Report the lines of the data below that contain the string "during".

--- DATA PROVIDED ---
__________
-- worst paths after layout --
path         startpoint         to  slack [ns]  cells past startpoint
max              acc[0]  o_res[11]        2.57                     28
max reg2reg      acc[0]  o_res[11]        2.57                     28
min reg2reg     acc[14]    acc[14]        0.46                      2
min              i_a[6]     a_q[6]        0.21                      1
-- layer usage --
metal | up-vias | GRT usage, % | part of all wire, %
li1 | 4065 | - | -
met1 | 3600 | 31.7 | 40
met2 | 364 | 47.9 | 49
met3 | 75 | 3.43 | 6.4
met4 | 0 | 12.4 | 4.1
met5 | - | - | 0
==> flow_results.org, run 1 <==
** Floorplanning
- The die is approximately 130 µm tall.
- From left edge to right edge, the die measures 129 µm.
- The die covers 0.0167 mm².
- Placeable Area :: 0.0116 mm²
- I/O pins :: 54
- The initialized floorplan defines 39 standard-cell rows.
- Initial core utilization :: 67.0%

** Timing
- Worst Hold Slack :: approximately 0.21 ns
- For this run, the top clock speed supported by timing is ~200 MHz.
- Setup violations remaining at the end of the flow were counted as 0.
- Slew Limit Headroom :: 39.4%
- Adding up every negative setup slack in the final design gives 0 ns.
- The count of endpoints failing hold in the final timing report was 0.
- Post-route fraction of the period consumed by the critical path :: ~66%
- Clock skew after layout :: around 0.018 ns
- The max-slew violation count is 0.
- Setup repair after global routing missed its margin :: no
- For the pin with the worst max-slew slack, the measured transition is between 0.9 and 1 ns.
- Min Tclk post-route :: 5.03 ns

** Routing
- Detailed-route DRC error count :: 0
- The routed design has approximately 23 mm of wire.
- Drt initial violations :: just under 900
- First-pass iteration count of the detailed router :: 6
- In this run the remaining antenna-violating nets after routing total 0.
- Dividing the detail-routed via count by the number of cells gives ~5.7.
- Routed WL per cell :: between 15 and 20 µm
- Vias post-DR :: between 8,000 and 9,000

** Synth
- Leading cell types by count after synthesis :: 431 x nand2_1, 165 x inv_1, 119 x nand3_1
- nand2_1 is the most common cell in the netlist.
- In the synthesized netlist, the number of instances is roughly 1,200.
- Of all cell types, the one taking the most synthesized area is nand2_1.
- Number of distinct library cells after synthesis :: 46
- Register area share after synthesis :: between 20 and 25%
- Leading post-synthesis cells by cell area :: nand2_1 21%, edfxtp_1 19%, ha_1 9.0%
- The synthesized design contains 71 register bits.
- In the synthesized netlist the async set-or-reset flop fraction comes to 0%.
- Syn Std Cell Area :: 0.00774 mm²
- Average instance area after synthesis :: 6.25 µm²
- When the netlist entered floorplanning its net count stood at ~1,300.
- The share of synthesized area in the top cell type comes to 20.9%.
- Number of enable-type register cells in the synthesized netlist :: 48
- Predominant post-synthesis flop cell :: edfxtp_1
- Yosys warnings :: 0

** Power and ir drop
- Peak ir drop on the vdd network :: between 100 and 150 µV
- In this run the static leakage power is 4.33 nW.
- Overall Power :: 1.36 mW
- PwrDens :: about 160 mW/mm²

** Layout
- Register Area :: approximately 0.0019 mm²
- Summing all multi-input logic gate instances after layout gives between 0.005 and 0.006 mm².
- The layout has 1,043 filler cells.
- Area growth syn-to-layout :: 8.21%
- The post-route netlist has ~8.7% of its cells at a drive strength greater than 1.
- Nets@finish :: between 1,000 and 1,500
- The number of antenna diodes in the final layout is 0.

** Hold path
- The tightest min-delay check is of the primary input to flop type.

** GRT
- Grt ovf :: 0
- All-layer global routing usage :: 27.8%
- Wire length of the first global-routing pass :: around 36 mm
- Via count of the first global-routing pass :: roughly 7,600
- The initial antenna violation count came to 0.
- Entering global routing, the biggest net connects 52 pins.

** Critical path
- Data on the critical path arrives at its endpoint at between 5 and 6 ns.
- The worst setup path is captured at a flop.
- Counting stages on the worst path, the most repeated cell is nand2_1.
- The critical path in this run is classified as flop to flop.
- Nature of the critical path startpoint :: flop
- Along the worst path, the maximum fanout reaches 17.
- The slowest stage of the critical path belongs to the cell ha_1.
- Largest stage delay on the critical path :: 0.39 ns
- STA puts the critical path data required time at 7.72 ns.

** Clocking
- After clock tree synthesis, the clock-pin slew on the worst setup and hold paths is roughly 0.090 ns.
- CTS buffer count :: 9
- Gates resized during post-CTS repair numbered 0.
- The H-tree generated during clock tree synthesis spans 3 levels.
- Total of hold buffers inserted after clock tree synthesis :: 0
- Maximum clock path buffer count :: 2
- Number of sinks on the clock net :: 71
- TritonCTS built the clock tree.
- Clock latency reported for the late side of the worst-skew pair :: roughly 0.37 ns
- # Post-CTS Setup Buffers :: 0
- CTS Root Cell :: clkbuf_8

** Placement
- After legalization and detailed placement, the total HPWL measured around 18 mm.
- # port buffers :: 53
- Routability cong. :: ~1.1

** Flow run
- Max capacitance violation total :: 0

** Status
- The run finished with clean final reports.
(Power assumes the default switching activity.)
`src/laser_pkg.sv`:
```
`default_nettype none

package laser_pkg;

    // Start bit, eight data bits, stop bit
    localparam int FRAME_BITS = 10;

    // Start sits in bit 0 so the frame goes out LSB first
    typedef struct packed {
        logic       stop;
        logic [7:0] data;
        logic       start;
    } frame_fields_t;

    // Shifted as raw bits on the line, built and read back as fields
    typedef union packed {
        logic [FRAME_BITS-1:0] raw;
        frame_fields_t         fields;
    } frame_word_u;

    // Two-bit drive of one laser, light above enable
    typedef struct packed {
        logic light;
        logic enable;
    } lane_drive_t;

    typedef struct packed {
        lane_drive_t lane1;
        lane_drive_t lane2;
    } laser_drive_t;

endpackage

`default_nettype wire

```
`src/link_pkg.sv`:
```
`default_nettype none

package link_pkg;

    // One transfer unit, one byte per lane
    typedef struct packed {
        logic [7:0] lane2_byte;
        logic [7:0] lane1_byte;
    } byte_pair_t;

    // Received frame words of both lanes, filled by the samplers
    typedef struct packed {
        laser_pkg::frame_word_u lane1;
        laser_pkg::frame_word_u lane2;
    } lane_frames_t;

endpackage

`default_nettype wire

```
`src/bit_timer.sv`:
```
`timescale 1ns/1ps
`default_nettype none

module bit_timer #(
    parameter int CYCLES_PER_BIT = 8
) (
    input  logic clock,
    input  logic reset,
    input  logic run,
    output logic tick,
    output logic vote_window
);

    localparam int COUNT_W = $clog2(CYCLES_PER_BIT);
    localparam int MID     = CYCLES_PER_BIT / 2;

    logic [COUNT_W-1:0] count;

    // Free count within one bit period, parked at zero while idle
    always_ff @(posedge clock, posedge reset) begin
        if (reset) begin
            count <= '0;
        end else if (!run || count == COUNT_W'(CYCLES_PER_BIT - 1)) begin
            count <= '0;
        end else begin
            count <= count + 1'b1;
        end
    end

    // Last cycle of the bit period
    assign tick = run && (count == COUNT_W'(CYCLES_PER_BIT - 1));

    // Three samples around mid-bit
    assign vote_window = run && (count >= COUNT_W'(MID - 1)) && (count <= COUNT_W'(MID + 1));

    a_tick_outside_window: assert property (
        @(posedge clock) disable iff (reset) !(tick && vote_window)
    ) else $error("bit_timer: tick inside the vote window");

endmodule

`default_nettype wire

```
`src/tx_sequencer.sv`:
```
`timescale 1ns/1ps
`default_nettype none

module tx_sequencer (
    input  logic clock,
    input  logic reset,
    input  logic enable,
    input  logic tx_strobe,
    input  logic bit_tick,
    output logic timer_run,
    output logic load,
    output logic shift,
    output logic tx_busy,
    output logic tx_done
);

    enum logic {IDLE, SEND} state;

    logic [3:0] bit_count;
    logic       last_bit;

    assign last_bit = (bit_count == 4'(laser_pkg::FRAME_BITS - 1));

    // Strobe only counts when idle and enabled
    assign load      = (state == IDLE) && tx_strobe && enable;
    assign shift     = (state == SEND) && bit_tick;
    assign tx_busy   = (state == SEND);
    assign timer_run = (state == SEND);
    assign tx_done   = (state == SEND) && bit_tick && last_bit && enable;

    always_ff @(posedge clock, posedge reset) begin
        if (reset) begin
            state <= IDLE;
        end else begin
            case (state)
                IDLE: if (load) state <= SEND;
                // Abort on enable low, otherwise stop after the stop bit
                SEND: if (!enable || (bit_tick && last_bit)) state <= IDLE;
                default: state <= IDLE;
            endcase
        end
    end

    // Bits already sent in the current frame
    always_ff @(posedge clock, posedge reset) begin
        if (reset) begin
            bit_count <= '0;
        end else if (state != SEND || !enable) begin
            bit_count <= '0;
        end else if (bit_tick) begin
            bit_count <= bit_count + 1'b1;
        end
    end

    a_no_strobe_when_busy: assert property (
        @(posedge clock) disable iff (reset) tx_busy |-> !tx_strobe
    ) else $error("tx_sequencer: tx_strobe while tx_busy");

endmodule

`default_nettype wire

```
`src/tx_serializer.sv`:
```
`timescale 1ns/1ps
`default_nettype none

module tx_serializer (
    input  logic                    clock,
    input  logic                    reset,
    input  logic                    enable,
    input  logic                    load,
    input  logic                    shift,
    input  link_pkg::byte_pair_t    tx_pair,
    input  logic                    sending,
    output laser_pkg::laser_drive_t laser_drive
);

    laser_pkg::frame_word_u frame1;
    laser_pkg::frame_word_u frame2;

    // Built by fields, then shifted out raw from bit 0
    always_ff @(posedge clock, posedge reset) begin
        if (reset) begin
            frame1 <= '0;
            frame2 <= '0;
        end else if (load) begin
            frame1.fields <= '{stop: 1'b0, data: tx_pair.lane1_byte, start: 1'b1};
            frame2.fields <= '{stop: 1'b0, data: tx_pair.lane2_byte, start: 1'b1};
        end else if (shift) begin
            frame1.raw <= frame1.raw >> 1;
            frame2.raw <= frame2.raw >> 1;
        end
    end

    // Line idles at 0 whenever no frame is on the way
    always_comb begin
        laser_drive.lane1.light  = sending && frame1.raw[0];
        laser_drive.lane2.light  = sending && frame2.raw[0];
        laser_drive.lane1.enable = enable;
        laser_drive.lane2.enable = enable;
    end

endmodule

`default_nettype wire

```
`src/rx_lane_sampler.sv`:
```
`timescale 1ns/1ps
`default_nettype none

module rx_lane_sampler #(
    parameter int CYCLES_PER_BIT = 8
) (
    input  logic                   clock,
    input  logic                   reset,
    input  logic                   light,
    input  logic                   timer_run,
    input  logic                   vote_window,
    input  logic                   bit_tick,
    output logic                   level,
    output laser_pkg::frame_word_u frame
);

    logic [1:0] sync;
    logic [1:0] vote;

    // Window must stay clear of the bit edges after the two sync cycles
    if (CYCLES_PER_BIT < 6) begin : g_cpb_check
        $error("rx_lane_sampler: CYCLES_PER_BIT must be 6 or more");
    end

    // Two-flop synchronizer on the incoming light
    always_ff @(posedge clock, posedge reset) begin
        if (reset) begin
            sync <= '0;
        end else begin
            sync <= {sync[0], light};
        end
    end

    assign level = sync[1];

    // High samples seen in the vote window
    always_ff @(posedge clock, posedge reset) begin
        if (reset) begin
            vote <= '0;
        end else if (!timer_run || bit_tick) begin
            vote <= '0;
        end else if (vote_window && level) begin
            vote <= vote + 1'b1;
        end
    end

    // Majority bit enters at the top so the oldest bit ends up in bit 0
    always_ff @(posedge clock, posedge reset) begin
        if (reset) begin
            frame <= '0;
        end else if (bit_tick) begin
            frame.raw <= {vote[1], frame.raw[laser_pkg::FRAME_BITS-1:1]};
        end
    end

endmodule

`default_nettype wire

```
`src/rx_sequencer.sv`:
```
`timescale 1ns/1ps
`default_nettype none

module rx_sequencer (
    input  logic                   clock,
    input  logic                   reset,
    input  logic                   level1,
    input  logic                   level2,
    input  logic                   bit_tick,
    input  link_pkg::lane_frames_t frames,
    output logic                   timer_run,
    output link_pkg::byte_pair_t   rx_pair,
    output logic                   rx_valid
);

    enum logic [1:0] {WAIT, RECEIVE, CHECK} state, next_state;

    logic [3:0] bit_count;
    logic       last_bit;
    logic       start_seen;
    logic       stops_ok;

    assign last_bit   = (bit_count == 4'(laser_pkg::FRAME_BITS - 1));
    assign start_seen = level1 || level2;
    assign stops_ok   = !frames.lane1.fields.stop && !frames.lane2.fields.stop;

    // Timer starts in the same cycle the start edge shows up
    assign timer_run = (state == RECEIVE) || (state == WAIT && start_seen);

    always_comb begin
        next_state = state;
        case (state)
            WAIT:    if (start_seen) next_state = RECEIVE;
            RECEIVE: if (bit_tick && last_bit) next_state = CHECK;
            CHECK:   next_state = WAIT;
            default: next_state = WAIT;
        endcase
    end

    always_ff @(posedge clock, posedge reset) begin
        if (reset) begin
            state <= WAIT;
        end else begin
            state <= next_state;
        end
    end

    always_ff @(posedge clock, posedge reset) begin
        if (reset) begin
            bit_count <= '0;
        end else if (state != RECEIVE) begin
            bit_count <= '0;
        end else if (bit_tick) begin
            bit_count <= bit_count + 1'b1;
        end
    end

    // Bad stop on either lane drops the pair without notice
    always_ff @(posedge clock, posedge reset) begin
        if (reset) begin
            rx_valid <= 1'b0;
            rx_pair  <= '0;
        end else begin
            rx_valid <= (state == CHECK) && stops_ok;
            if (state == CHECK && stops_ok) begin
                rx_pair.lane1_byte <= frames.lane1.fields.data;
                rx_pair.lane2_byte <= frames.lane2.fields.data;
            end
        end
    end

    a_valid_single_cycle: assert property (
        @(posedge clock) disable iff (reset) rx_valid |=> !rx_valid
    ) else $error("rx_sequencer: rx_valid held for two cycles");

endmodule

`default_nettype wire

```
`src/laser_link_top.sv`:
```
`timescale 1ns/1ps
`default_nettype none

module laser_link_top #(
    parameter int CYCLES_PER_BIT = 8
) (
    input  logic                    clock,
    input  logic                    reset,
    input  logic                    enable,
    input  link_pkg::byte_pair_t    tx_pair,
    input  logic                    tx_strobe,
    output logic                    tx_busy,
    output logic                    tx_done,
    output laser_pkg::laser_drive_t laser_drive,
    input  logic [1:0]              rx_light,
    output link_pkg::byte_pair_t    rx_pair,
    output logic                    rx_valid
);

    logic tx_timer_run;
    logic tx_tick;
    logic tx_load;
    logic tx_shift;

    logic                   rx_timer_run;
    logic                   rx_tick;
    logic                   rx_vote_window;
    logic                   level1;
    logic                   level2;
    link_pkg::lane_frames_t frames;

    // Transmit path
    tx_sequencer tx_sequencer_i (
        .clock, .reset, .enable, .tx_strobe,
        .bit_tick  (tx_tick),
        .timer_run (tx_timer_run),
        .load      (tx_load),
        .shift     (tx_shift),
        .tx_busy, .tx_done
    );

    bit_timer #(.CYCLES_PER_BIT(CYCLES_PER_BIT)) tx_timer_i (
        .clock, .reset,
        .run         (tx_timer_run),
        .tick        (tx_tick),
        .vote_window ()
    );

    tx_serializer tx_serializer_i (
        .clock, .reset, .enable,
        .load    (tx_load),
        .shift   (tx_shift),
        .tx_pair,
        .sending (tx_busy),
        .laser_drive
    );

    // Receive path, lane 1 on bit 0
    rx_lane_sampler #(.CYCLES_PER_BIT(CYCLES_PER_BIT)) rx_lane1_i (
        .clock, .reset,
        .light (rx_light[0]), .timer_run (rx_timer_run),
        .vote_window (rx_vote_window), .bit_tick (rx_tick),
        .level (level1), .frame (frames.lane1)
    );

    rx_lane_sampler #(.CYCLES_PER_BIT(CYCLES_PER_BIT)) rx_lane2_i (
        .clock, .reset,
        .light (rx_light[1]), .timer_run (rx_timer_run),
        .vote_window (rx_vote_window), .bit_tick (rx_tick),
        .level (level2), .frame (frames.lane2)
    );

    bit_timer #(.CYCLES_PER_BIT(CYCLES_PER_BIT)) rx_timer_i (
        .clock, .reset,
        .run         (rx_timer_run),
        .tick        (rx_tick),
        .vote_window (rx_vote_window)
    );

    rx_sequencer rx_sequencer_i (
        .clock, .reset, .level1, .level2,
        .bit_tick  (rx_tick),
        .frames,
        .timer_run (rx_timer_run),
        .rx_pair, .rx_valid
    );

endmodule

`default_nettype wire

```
__________
--- ANSWER SECTION ---
- Gates resized during post-CTS repair numbered 0.
- The H-tree generated during clock tree synthesis spans 3 levels.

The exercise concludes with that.